Vergiate, spiaggia abusiva davanti alla villa sul lago in area protetta: denunciato

VERGIATE – Vergiate, la spiaggia privata sul lago di Comabbio davanti alla villa è abusiva e in un’area protetta: denunciato. Nell’ambito delle attività svolte dai Carabinieri Forestali, finalizzate al controllo e la salvaguardia del territorio, i militari del Nucleo Carabinieri Forestale di Vergiate, in collaborazione con la Polizia Locale, hanno denunciato all’Autorità Giudiziaria un privato cittadino per aver creato una spiaggia privata in prossimità della villa di sua proprietà sulle sponde del lago di Comabbio.

Spiaggia abusiva davanti alla villa

Secondo l’ipotesi accusatoria, senza alcun titolo autorizzativo, il proprietario della villa, per ampliare il proprio giardino e aprirsi un percorso d’accesso diretto alla sponda del lago, ha realizzato due cancelli carrai, rimosso la vegetazione erbacea ed arbustiva sradicando il bosco, steso uno strato di ciottoli stabilizzanti sul suolo ed occupato e trasformato il suolo di proprietà comunale e demaniale.
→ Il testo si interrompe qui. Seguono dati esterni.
Context: an optimization exercise on an open-source flow, tuned for small area, a short achievable clock period and few clock cycles per item. The choices shown serve that exercise and are no tape-out recipe. RTL that was checked went through simulation tests only; none was proved equivalent to the original. Only the layout flow was run in runs 1 and 2; the RTL was not checked for function there. Power is estimated from default activity; no workload was simulated.

**design/flow/design.v**
```verilog
module bf_rescale (
    input  wire        clk,
    input  wire        rst,
    input  wire        start,
    input  wire [63:0] mask,
    input  wire [1:0]  rs_cap,
    output wire        ready,
    output reg         rd_en,
    output wire [5:0]  rd_addr,
    input  wire [31:0] rd_data,
    output reg         out_valid,
    output reg  [5:0]  out_idx,
    output reg  [12:0] out_i,
    output reg  [12:0] out_q,
    output reg         done,
    output wire [15:0] s_out,
    output wire [4:0]  exp_out,
    output wire        null_out
);
    localparam [1:0] S_IDLE = 2'd0,
                     S_P1   = 2'd1,
                     S_DIV  = 2'd2,
                     S_P2   = 2'd3;
    localparam [5:0] D_FIRST  = 6'd6;
    localparam [5:0] P2_FIRST = 6'd38;
    localparam [5:0] P2_LAST  = 6'd37;
    localparam [1:0] M_SQ  = 2'd0,     
                     M_ONE = 2'd1,     
                     M_S   = 2'd2;     
    reg [1:0]  state;
    reg        ready_r;
    reg [5:0]  cnt;
    reg        ready_o;
    reg [5:0]  ra_r;
    reg [63:0] mask_r;
    reg        cap_hi, cap_lo;
    reg        two;                     
    reg [15:0] s_r;
    reg [4:0]  exp_r;
    reg        null_r;
    assign ready    = ready_o;
    assign rd_addr  = ra_r;
    assign s_out    = s_r;
    assign exp_out  = exp_r;
    assign null_out = null_r;
    wire accept = start & ready_r;
    wire last_rd  = (state == S_P1 && cnt == 6'd0) || (state == S_P2 && cnt == P2_LAST);
    wire first_rd = (state == S_P1 && cnt == 6'd1) || (state == S_P2 && cnt == P2_FIRST);
    always @(posedge clk) begin
        cnt    <= ready_r ? 6'd1 : cnt + 6'd1;
        ra_r   <= ready_r ? 6'd1 : ra_r + 6'd1;
        mask_r <= ready_r ? {mask[0], mask[63:1]} : {mask_r[0], mask_r[63:1]};
        if (ready_r) begin
            cap_hi <= rs_cap[1];
            cap_lo <= rs_cap[0];
        end
        if (state == S_P1 && cnt == 6'd1)
            two <= ~cap_hi & (|mask_r);
    end
    always @(posedge clk) begin
        if (rst)
            ready_o <= 1'b1;
        else if (ready_r)
            ready_o <= ~start;
        else
            ready_o <= (state == S_P1 && cnt == 6'd63 && !two) ||
                       (state == S_P2 && cnt == P2_LAST - 6'd1);
    end
    always @(posedge clk) begin
        if (rst) begin
            state   <= S_IDLE;
            rd_en   <= 1'b0;
            ready_r <= 1'b1;
        end else begin
            case (state)
                S_IDLE: begin
                    if (accept) begin
                        state   <= S_P1;
                        rd_en   <= 1'b1;
                        ready_r <= 1'b0;
                    end
                end
                S_P1: begin
                    if (cnt == 6'd63 && !two)
                        ready_r <= 1'b1;
                    if (cnt == 6'd0) begin
                        if (two) begin
                            state <= S_DIV;
                            rd_en <= 1'b0;
                        end else if (accept) begin
                            ready_r <= 1'b0;
                        end else begin
                            state <= S_IDLE;
                            rd_en <= 1'b0;
                        end
                    end
                end
                S_DIV: begin
                    if (cnt == P2_FIRST - 6'd1) begin
                        state <= S_P2;
                        rd_en <= 1'b1;
                    end
                end
                S_P2: begin
                    if (cnt == P2_LAST - 6'd1)
                        ready_r <= 1'b1;
                    if (cnt == P2_LAST) begin
                        if (accept) begin
                            state   <= S_P1;
                            ready_r <= 1'b0;
                        end else begin
                            state <= S_IDLE;
                            rd_en <= 1'b0;
                        end
                    end
                end
            endcase
        end
    end
    reg        v1, pa1, m1, last1, fp1, w01;
    reg        v2, m2, last2, fp2;
    reg [1:0]  md2;
    reg [5:0]  ng_i, on_i, tw_i, ng_q, on_q, tw_q;
    reg [16:0] x_i, x_q;
    reg        nzd2;
    wire [11:0] r_i = rd_data[11:0];
    wire [11:0] r_q = rd_data[23:12];
    wire [12:0] e_i = {r_i, 1'b0};
    wire [12:0] e_q = {r_q, 1'b0};
    wire        sq1 = pa1 & two;
    wire [15:0] s_op = pa1 ? 16'd16384 : s_r;
    integer k;
    always @(posedge clk) begin
        if (rst) begin
            v1 <= 1'b0;
            v2 <= 1'b0;
        end else begin
            v1 <= rd_en;
            v2 <= v1;
        end
        pa1   <= (state == S_P1);
        m1    <= mask_r[0];
        last1 <= last_rd;
        fp1   <= first_rd;
        w01   <= (cnt == 6'd0);
        m2    <= m1;
        last2 <= last1;
        fp2   <= fp1;
        md2   <= !pa1 ? M_S : (two ? M_SQ : M_ONE);
        for (k = 0; k < 6; k = k + 1) begin
            ng_i[k] <= e_i[2*k+2];
            on_i[k] <= e_i[2*k+1] ^ e_i[2*k];
            tw_i[k] <= (e_i[2*k+2] & ~e_i[2*k+1] & ~e_i[2*k]) | (~e_i[2*k+2] & e_i[2*k+1] & e_i[2*k]);
            ng_q[k] <= e_q[2*k+2];
            on_q[k] <= e_q[2*k+1] ^ e_q[2*k];
            tw_q[k] <= (e_q[2*k+2] & ~e_q[2*k+1] & ~e_q[2*k]) | (~e_q[2*k+2] & e_q[2*k+1] & e_q[2*k]);
        end
        x_i   <= sq1 ? {{5{r_i[11]}}, r_i} : {1'b0, s_op};
        x_q   <= sq1 ? {{5{r_q[11]}}, r_q} : {1'b0, s_op};
        nzd2  <= |rd_data[23:0];
        if (v1 && w01 && !(pa1 && two))
            exp_r <= rd_data[28:24];
    end
    wire [26:0] ra_i, rb_i, ra_q, rb_q;
    bf_bmul mul_i (.ng(ng_i), .on(on_i), .tw(tw_i), .x(x_i), .ra(ra_i), .rb(rb_i));
    bf_bmul mul_q (.ng(ng_q), .on(on_q), .tw(tw_q), .x(x_q), .ra(ra_q), .rb(rb_q));
    reg        v3, m3, last3, fp3, nzd3;
    reg [1:0]  md3;
    reg [26:0] ya_i, yb_i, ya_q, yb_q;
    always @(posedge clk) begin
        if (rst)
            v3 <= 1'b0;
        else
            v3 <= v2;
        m3    <= m2;
        last3 <= last2;
        nzd3  <= nzd2;
        md3   <= md2;
        fp3   <= fp2;
        ya_i  <= ra_i;
        yb_i  <= rb_i;
        ya_q  <= ra_q;
        yb_q  <= rb_q;
    end
    wire        sq  = (md3 == M_SQ);
    wire [26:0] p_i = ya_i + yb_i;
    wire [26:0] p_q = ya_q + yb_q;
    wire first3 = (md3 != M_S) && fp3;
    wire nz_cur = ~m3 & nzd3;
    reg        nz, anym;
    wire       nz_t   = (nz & ~first3) | nz_cur;
    wire       anym_t = (anym & ~first3) | m3;
    wire       null_1 = anym_t & ~nz_t;
    reg        v4, m4, first4;
    reg [9:0]  hi_i, hi_q;
    always @(posedge clk) begin
        if (rst) begin
            out_valid <= 1'b0;
            done      <= 1'b0;
            v4        <= 1'b0;
        end else begin
            out_valid <= v3 & ~sq;
            done      <= v3 & ~sq & last3;
            v4        <= v3 & sq;
        end
        out_idx <= !fp3 ? out_idx + 6'd1 : (md3 == M_S) ? P2_FIRST : 6'd1;
        out_i   <= sq ? p_i[12:0] : m3 ? 13'd0 : p_i[26:14];
        out_q   <= sq ? p_q[12:0] : m3 ? 13'd0 : p_q[26:14];
        hi_i    <= p_i[22:13];
        hi_q    <= p_q[22:13];
        if (v3 && md3 != M_S) begin
            nz   <= nz_t;
            anym <= anym_t;
        end
        m4     <= m3;
        first4 <= first3;
    end
    reg        m5;
    reg [23:0] pw;
    always @(posedge clk) begin
        m5 <= m4;
        pw <= v4 ? {1'b0, hi_i, out_i} + {1'b0, hi_q, out_q} : 24'd0;
    end
    reg [33:0] z;
    reg [29:0] s_rem;
    reg [1:0]  qb;
    reg        ovf;
    reg [16:0] srem;
    wire        in_div  = (state == S_DIV) && (cnt >= D_FIRST);
    wire        d_neg   = z[33];
    wire [32:0] dsum    = {z[33:2], 1'b1} + {(d_neg ? {2'b00, s_rem} : ~{2'b00, s_rem}), ~d_neg};
    wire [31:0] dnew    = dsum[32:1];
    wire        q_bit   = ~dnew[31];
    wire        s_neg   = srem[16];
    wire [14:0] root    = s_r[14:0];
    wire [18:0] ssh     = {srem, qb};
    wire [18:0] snew    = ssh + {(s_neg ? {2'b00, root} : ~{2'b00, root}), 2'b11};
    wire        s_bit   = ~snew[18];
    wire        sq_step = (state == S_DIV) && (cnt[0] == D_FIRST[0] + 1'b1) && (cnt >= D_FIRST + 6'd3);
    wire [15:0] cap_v   = cap_lo ? 16'd23170 : 16'd32768;
    wire        big     = ovf | (cap_lo & (root >= 15'd23170));
    always @(posedge clk) begin
        if (in_div)
            z <= {dnew[30:0], z[1:0], 1'b0};
        else if (first4)
            z <= 34'd0;
        else
            z <= {4'd0, z[29:0] + {6'd0, pw}};
        if (first4)
            s_rem <= 30'd0;
        else
            s_rem <= s_rem + (m5 ? 30'd0 : {6'd0, pw});
        if (in_div) begin
            qb <= {qb[0], q_bit};
            if (cnt == D_FIRST)
                ovf <= q_bit;
        end
        if (state == S_DIV && cnt == D_FIRST) begin
            s_r  <= 16'd0;
            srem <= 17'd0;
        end else if (sq_step) begin
            s_r  <= {1'b0, root[13:0], s_bit};
            srem <= snew[16:0];
        end
        if (state == S_P2 && cnt == P2_FIRST) begin
            s_r    <= !nz ? 16'd0 : big ? cap_v : {1'b0, root};
            null_r <= !nz;
        end
        if (v3 && md3 == M_ONE && last3) begin
            s_r    <= null_1 ? 16'd0 : 16'd16384;
            null_r <= null_1;
        end
    end
endmodule
module bf_bmul (
    input  wire [5:0]  ng,
    input  wire [5:0]  on,
    input  wire [5:0]  tw,
    input  wire [16:0] x,
    output wire [26:0] ra,
    output wire [26:0] rb
);
    wire [17:0] x1 = {x[16], x};
    wire [17:0] x2 = {x, 1'b0};
    wire [17:0] pp0 = (({18{on[0]}} & x1) | ({18{tw[0]}} & x2)) ^ {18{ng[0]}};
    wire [17:0] pp1 = (({18{on[1]}} & x1) | ({18{tw[1]}} & x2)) ^ {18{ng[1]}};
    wire [17:0] pp2 = (({18{on[2]}} & x1) | ({18{tw[2]}} & x2)) ^ {18{ng[2]}};
    wire [17:0] pp3 = (({18{on[3]}} & x1) | ({18{tw[3]}} & x2)) ^ {18{ng[3]}};
    wire [17:0] pp4 = (({18{on[4]}} & x1) | ({18{tw[4]}} & x2)) ^ {18{ng[4]}};
    wire [17:0] pp5 = (({18{on[5]}} & x1) | ({18{tw[5]}} & x2)) ^ {18{ng[5]}};
    wire t1 = pp0[10] ^ pp1[8];
    wire t2 = pp0[10] & pp1[8];
    wire t3 = pp0[11] ^ pp1[9];
    wire t4 = pp0[11] & pp1[9];
    wire t5 = pp0[12] ^ pp1[10];
    wire t6 = pp0[12] & pp1[10];
    wire t7 = pp0[13] ^ pp1[11];
    wire t8 = pp0[13] & pp1[11];
    wire t9 = pp0[14] ^ pp1[12];
    wire t10 = pp0[14] & pp1[12];
    wire t11 = pp0[15] ^ pp1[13];
    wire t12 = pp0[15] & pp1[13];
    wire t13 = pp0[16] ^ pp1[14];
    wire t14 = pp0[16] & pp1[14];
    wire t15 = pp0[17] ^ pp1[15];
    wire t16 = pp0[17] & pp1[15];
    wire t17 = pp0[17] ^ pp1[16];
    wire t18 = pp0[17] & pp1[16];
    wire t19 = ~pp0[17] ^ ~pp1[17];
    wire t20 = ~pp0[17] & ~pp1[17];
    wire t21 = pp0[6] ^ pp1[4];
    wire t22 = pp0[6] & pp1[4];
    wire t23 = pp0[7] ^ pp1[5];
    wire t24 = pp0[7] & pp1[5];
    wire t25 = pp0[8] ^ pp1[6] ^ pp2[4];
    wire t26 = (pp0[8] & pp1[6]) | (pp0[8] & pp2[4]) | (pp1[6] & pp2[4]);
    wire t27 = pp3[2] ^ pp4[0];
    wire t28 = pp3[2] & pp4[0];
    wire t29 = pp0[9] ^ pp1[7] ^ pp2[5];
    wire t30 = (pp0[9] & pp1[7]) | (pp0[9] & pp2[5]) | (pp1[7] & pp2[5]);
    wire t31 = pp3[3] ^ pp4[1];
    wire t32 = pp3[3] & pp4[1];
    wire t33 = t1 ^ pp2[6] ^ pp3[4];
    wire t34 = (t1 & pp2[6]) | (t1 & pp3[4]) | (pp2[6] & pp3[4]);
    wire t35 = pp4[2] ^ pp5[0] ^ ng[5];
    wire t36 = (pp4[2] & pp5[0]) | (pp4[2] & ng[5]) | (pp5[0] & ng[5]);
    wire t37 = t2 ^ t3 ^ pp2[7];
    wire t38 = (t2 & t3) | (t2 & pp2[7]) | (t3 & pp2[7]);
    wire t39 = pp3[5] ^ pp4[3] ^ pp5[1];
    wire t40 = (pp3[5] & pp4[3]) | (pp3[5] & pp5[1]) | (pp4[3] & pp5[1]);
    wire t41 = t4 ^ t5 ^ pp2[8];
    wire t42 = (t4 & t5) | (t4 & pp2[8]) | (t5 & pp2[8]);
    wire t43 = pp3[6] ^ pp4[4] ^ pp5[2];
    wire t44 = (pp3[6] & pp4[4]) | (pp3[6] & pp5[2]) | (pp4[4] & pp5[2]);
    wire t45 = t6 ^ t7 ^ pp2[9];
    wire t46 = (t6 & t7) | (t6 & pp2[9]) | (t7 & pp2[9]);
    wire t47 = pp3[7] ^ pp4[5] ^ pp5[3];
    wire t48 = (pp3[7] & pp4[5]) | (pp3[7] & pp5[3]) | (pp4[5] & pp5[3]);
    wire t49 = t8 ^ t9 ^ pp2[10];
    wire t50 = (t8 & t9) | (t8 & pp2[10]) | (t9 & pp2[10]);
    wire t51 = pp3[8] ^ pp4[6] ^ pp5[4];
    wire t52 = (pp3[8] & pp4[6]) | (pp3[8] & pp5[4]) | (pp4[6] & pp5[4]);
    wire t53 = t10 ^ t11 ^ pp2[11];
    wire t54 = (t10 & t11) | (t10 & pp2[11]) | (t11 & pp2[11]);
    wire t55 = pp3[9] ^ pp4[7] ^ pp5[5];
    wire t56 = (pp3[9] & pp4[7]) | (pp3[9] & pp5[5]) | (pp4[7] & pp5[5]);
    wire t57 = t12 ^ t13 ^ pp2[12];
    wire t58 = (t12 & t13) | (t12 & pp2[12]) | (t13 & pp2[12]);
    wire t59 = pp3[10] ^ pp4[8] ^ pp5[6];
    wire t60 = (pp3[10] & pp4[8]) | (pp3[10] & pp5[6]) | (pp4[8] & pp5[6]);
    wire t61 = t14 ^ t15 ^ pp2[13];
    wire t62 = (t14 & t15) | (t14 & pp2[13]) | (t15 & pp2[13]);
    wire t63 = pp3[11] ^ pp4[9] ^ pp5[7];
    wire t64 = (pp3[11] & pp4[9]) | (pp3[11] & pp5[7]) | (pp4[9] & pp5[7]);
    wire t65 = t16 ^ t17 ^ pp2[14];
    wire t66 = (t16 & t17) | (t16 & pp2[14]) | (t17 & pp2[14]);
    wire t67 = pp3[12] ^ pp4[10] ^ pp5[8];
    wire t68 = (pp3[12] & pp4[10]) | (pp3[12] & pp5[8]) | (pp4[10] & pp5[8]);
    wire t69 = t18 ^ t19 ^ pp2[15];
    wire t70 = (t18 & t19) | (t18 & pp2[15]) | (t19 & pp2[15]);
    wire t71 = pp3[13] ^ pp4[11] ^ pp5[9];
    wire t72 = (pp3[13] & pp4[11]) | (pp3[13] & pp5[9]) | (pp4[11] & pp5[9]);
    wire t73 = t20 ^ 1'b1 ^ pp2[16];
    wire t74 = (t20 & 1'b1) | (t20 & pp2[16]) | (1'b1 & pp2[16]);
    wire t75 = pp3[14] ^ pp4[12] ^ pp5[10];
    wire t76 = (pp3[14] & pp4[12]) | (pp3[14] & pp5[10]) | (pp4[12] & pp5[10]);
    wire t77 = ~pp2[17] ^ pp3[15] ^ pp4[13];
    wire t78 = (~pp2[17] & pp3[15]) | (~pp2[17] & pp4[13]) | (pp3[15] & pp4[13]);
    wire t79 = 1'b1 ^ pp3[16];
    wire t80 = 1'b1 & pp3[16];
    wire t81 = pp0[4] ^ pp1[2];
    wire t82 = pp0[4] & pp1[2];
    wire t83 = pp0[5] ^ pp1[3];
    wire t84 = pp0[5] & pp1[3];
    wire t85 = t21 ^ pp2[2] ^ pp3[0];
    wire t86 = (t21 & pp2[2]) | (t21 & pp3[0]) | (pp2[2] & pp3[0]);
    wire t87 = t22 ^ t23 ^ pp2[3];
    wire t88 = (t22 & t23) | (t22 & pp2[3]) | (t23 & pp2[3]);
    wire t89 = t24 ^ t25 ^ t27;
    wire t90 = (t24 & t25) | (t24 & t27) | (t25 & t27);
    wire t91 = t26 ^ t28 ^ t29;
    wire t92 = (t26 & t28) | (t26 & t29) | (t28 & t29);
    wire t93 = t30 ^ t32 ^ t33;
    wire t94 = (t30 & t32) | (t30 & t33) | (t32 & t33);
    wire t95 = t34 ^ t36 ^ t37;
    wire t96 = (t34 & t36) | (t34 & t37) | (t36 & t37);
    wire t97 = t38 ^ t40 ^ t41;
    wire t98 = (t38 & t40) | (t38 & t41) | (t40 & t41);
    wire t99 = t42 ^ t44 ^ t45;
    wire t100 = (t42 & t44) | (t42 & t45) | (t44 & t45);
    wire t101 = t46 ^ t48 ^ t49;
    wire t102 = (t46 & t48) | (t46 & t49) | (t48 & t49);
    wire t103 = t50 ^ t52 ^ t53;
    wire t104 = (t50 & t52) | (t50 & t53) | (t52 & t53);
    wire t105 = t54 ^ t56 ^ t57;
    wire t106 = (t54 & t56) | (t54 & t57) | (t56 & t57);
    wire t107 = t58 ^ t60 ^ t61;
    wire t108 = (t58 & t60) | (t58 & t61) | (t60 & t61);
    wire t109 = t62 ^ t64 ^ t65;
    wire t110 = (t62 & t64) | (t62 & t65) | (t64 & t65);
    wire t111 = t66 ^ t68 ^ t69;
    wire t112 = (t66 & t68) | (t66 & t69) | (t68 & t69);
    wire t113 = t70 ^ t72 ^ t73;
    wire t114 = (t70 & t72) | (t70 & t73) | (t72 & t73);
    wire t115 = t74 ^ t76 ^ t77;
    wire t116 = (t74 & t76) | (t74 & t77) | (t76 & t77);
    wire t117 = t78 ^ t79 ^ pp4[14];
    wire t118 = (t78 & t79) | (t78 & pp4[14]) | (t79 & pp4[14]);
    wire t119 = t80 ^ ~pp3[17] ^ pp4[15];
    wire t120 = (t80 & ~pp3[17]) | (t80 & pp4[15]) | (~pp3[17] & pp4[15]);
    wire t121 = 1'b1 ^ pp4[16];
    wire t122 = 1'b1 & pp4[16];
    wire t123 = pp0[2] ^ pp1[0];
    wire t124 = pp0[2] & pp1[0];
    wire t125 = pp0[3] ^ pp1[1];
    wire t126 = pp0[3] & pp1[1];
    wire t127 = t81 ^ pp2[0] ^ ng[2];
    wire t128 = (t81 & pp2[0]) | (t81 & ng[2]) | (pp2[0] & ng[2]);
    wire t129 = t82 ^ t83 ^ pp2[1];
    wire t130 = (t82 & t83) | (t82 & pp2[1]) | (t83 & pp2[1]);
    wire t131 = t84 ^ t85 ^ ng[3];
    wire t132 = (t84 & t85) | (t84 & ng[3]) | (t85 & ng[3]);
    wire t133 = t86 ^ t87 ^ pp3[1];
    wire t134 = (t86 & t87) | (t86 & pp3[1]) | (t87 & pp3[1]);
    wire t135 = t88 ^ t89 ^ ng[4];
    wire t136 = (t88 & t89) | (t88 & ng[4]) | (t89 & ng[4]);
    wire t137 = t90 ^ t91 ^ t31;
    wire t138 = (t90 & t91) | (t90 & t31) | (t91 & t31);
    wire t139 = t92 ^ t93 ^ t35;
    wire t140 = (t92 & t93) | (t92 & t35) | (t93 & t35);
    wire t141 = t94 ^ t95 ^ t39;
    wire t142 = (t94 & t95) | (t94 & t39) | (t95 & t39);
    wire t143 = t96 ^ t97 ^ t43;
    wire t144 = (t96 & t97) | (t96 & t43) | (t97 & t43);
    wire t145 = t98 ^ t99 ^ t47;
    wire t146 = (t98 & t99) | (t98 & t47) | (t99 & t47);
    wire t147 = t100 ^ t101 ^ t51;
    wire t148 = (t100 & t101) | (t100 & t51) | (t101 & t51);
    wire t149 = t102 ^ t103 ^ t55;
    wire t150 = (t102 & t103) | (t102 & t55) | (t103 & t55);
    wire t151 = t104 ^ t105 ^ t59;
    wire t152 = (t104 & t105) | (t104 & t59) | (t105 & t59);
    wire t153 = t106 ^ t107 ^ t63;
    wire t154 = (t106 & t107) | (t106 & t63) | (t107 & t63);
    wire t155 = t108 ^ t109 ^ t67;
    wire t156 = (t108 & t109) | (t108 & t67) | (t109 & t67);
    wire t157 = t110 ^ t111 ^ t71;
    wire t158 = (t110 & t111) | (t110 & t71) | (t111 & t71);
    wire t159 = t112 ^ t113 ^ t75;
    wire t160 = (t112 & t113) | (t112 & t75) | (t113 & t75);
    wire t161 = t114 ^ t115 ^ pp5[11];
    wire t162 = (t114 & t115) | (t114 & pp5[11]) | (t115 & pp5[11]);
    wire t163 = t116 ^ t117 ^ pp5[12];
    wire t164 = (t116 & t117) | (t116 & pp5[12]) | (t117 & pp5[12]);
    wire t165 = t118 ^ t119 ^ pp5[13];
    wire t166 = (t118 & t119) | (t118 & pp5[13]) | (t119 & pp5[13]);
    wire t167 = t120 ^ t121 ^ pp5[14];
    wire t168 = (t120 & t121) | (t120 & pp5[14]) | (t121 & pp5[14]);
    wire t169 = t122 ^ ~pp4[17] ^ pp5[15];
    wire t170 = (t122 & ~pp4[17]) | (t122 & pp5[15]) | (~pp4[17] & pp5[15]);
    wire t171 = 1'b1 ^ pp5[16];
    wire t172 = 1'b1 & pp5[16];
    assign ra = {t170, t168, t166, t164, t162, t160, t158, t156, t154, t152, t150, t148, t146, t144, t142, t140, t138, t136, t134, t132, t130, t128, t126, t124, t123, pp0[1], pp0[0]};
    assign rb = {t171, t169, t167, t165, t163, t161, t159, t157, t155, t153, t151, t149, t147, t145, t143, t141, t139, t137, t135, t133, t131, t129, t127, t125, ng[1], 1'b0, ng[0]};
endmodule
```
Rispetto alla vegetazione preesistente di alneto di Ontano nero nelle zone più vicine all’acqua e acero frassineto nelle zone più asciutte, sono rimasti solo alcuni esemplari danneggiati da una maldestra capitozzatura.

Scempio nell’area protetta del Parco

Il tutto è avvenuto in un’area di circa 1200 metri quadrati, interna al Parco Lombardo della Valle del Ticino, che ai sensi della normativa comunitaria viene riconosciuta Zona Speciale Conservazione, ricompresa in Rete Natura 2000. Il presunto responsabile dovrà rispondere dei reati di deturpazione di bellezze naturali, danneggiamento invasione di terreni pubblici, nonché di violazioni al testo unico dell’edilizia e al codice dei beni culturali. I Carabinieri Forestali in collaborazione con gli Enti competenti hanno avviato le procedure di ripristino dello stato dei luoghi ed elevato una sanzione amministrativa di circa 17mila euro, essendo la trasformazione avvenuta in violazione della normativa forestale di Regione Lombardia. Si rammenta, che secondo il codice dei beni culturali, i terreni coperti da boschi e quelli contermini ai laghi, nonché i parchi regionali, rientrano fra i beni di interesse paesaggistico e che su questi, alcuna trasformazione/modificazione può essere effettuata, se non con le prescritte autorizzazioni.